The reason I’m writing about not consolidating debt into the mortgage refinance is because we have credit card debt and at one point hubby suggested we just roll some of it into the mortgage..UH, UH, No Way!!!  And here’s why:

1.  Makes you feel like you’ve done something about your debt..when you haven’t.  You did nothing to help improve your debt situation.  All you did was move the debt from one debtor to another.  The pressure is off and you stop worrying about it.  Sure the credit card interest is higher than that of the mortgage..but that’s where you feel the pain and will do whatever you can to get that puppy paid off asap.

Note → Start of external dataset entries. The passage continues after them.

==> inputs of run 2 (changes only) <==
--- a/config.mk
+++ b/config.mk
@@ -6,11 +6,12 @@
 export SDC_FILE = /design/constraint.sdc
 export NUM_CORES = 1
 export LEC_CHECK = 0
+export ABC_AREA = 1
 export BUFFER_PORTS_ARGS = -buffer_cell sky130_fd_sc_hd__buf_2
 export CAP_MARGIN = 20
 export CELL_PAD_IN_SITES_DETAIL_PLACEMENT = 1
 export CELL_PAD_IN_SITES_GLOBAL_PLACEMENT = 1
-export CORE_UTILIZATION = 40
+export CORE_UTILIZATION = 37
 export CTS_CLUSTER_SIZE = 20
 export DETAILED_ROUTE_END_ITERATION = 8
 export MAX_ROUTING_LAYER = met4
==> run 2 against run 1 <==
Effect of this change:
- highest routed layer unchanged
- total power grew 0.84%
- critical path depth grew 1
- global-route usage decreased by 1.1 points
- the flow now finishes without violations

2.  It is more costly in the long run.  As stated above, the mortgage interest may be lower than your credit card, but most people refinance to a 30 year mortgage.  Over the life of the home loan, you are not only paying significantly more in interest on the credit cards, but your house too.  If you kill those credits cards over a period of a couple of years, even though the interest is higher, you will pay less in interest.

 3.  You may have to pay PMI (Private Mortgage Insurance).  If you roll your debt into the mortgage and because of the larger loan you don’t have at least 20% equity in your home, mortgage companies will require PMI.  Which protects the lender in case of a default on the loan.  Each lender has a different method of calculating this, but it can run you about an extra $80- $100 per month.

 4.  People borrow more than they need.  Lenders will try to get you to borrow more money than you actually need to pay off the first lender.  Mine did!  A lot of people take advantage of this (or else they wouldn’t offer it to you every single time).  They are great sales people and will tell you that you can upgrade to a better car, or fix up your house or get that new entertainment system you’ve been wanting.  Don’t Do It!!!

5. You have not dealt with the problem only the symptom.  I truly believe that this is the biggest problem with consolidations.  The symptom is the debt…the problem being that you are not good at handling money. I’ve read that up to 78% of people who consolidate their debt build up new debt and end up much worse then before.  Unfortunately, that was certainly true for us and something we did about 8 years ago.  I wish someone would have explained this to me then!  Updated:  Here’s a great example, about Why Debt Consolidation Doesn’t Work…Usually. Great read!!

I hope this article has shed some light on the drawbacks of consolidating your debt into a mortgage. I’d love to hear your feedback and your experiences.

Linking up with Thrifty Thursday and Waste Not Want Not Wednesday.

4 comments

  1. Good information! I would just add that before you refinance, make sure that you are planning to stay in the home long enough to make it worth all of the fees that go along with refinancing. I *finally* looked into refinancing a couple months ago, and found that while there are some amazing rates out there right now, the fact that we are planning to move to a different home in the next year or so meant we should hold off. It would have taken over 2 years to recoup the cost of all the fees and actually start saving money.

    1. Hey Kari..Good point, you are absolutely right! In our situation, we went from a 6.75% to a 4.23%, which saves us $4500/year in interest. We will recoup our cost of refinancing in 4 months. I actually want to refinance to a lower rate again soon, but my hubby just started a new job and in order to qualify for a super low rate with a traditional mortgage, he needs to be employed for 6 months. So in 6 months, I’m refinancing again! LOL. But we are in a home that we plan on retiring in. 🙂

  2. Thanks for the article; you have outlined it beautifully. I was trying to explain those very same traps to my sister but she just wasn’t getting it. Fortunately, her husband did get it. Their debts were minimal–but before a kitchen redo he made her wait until they were paid and cash was saved. Less than a year for them.
    Same story with my husband’s cousin. They elected to consolidate; within a year all cards were maxed out again.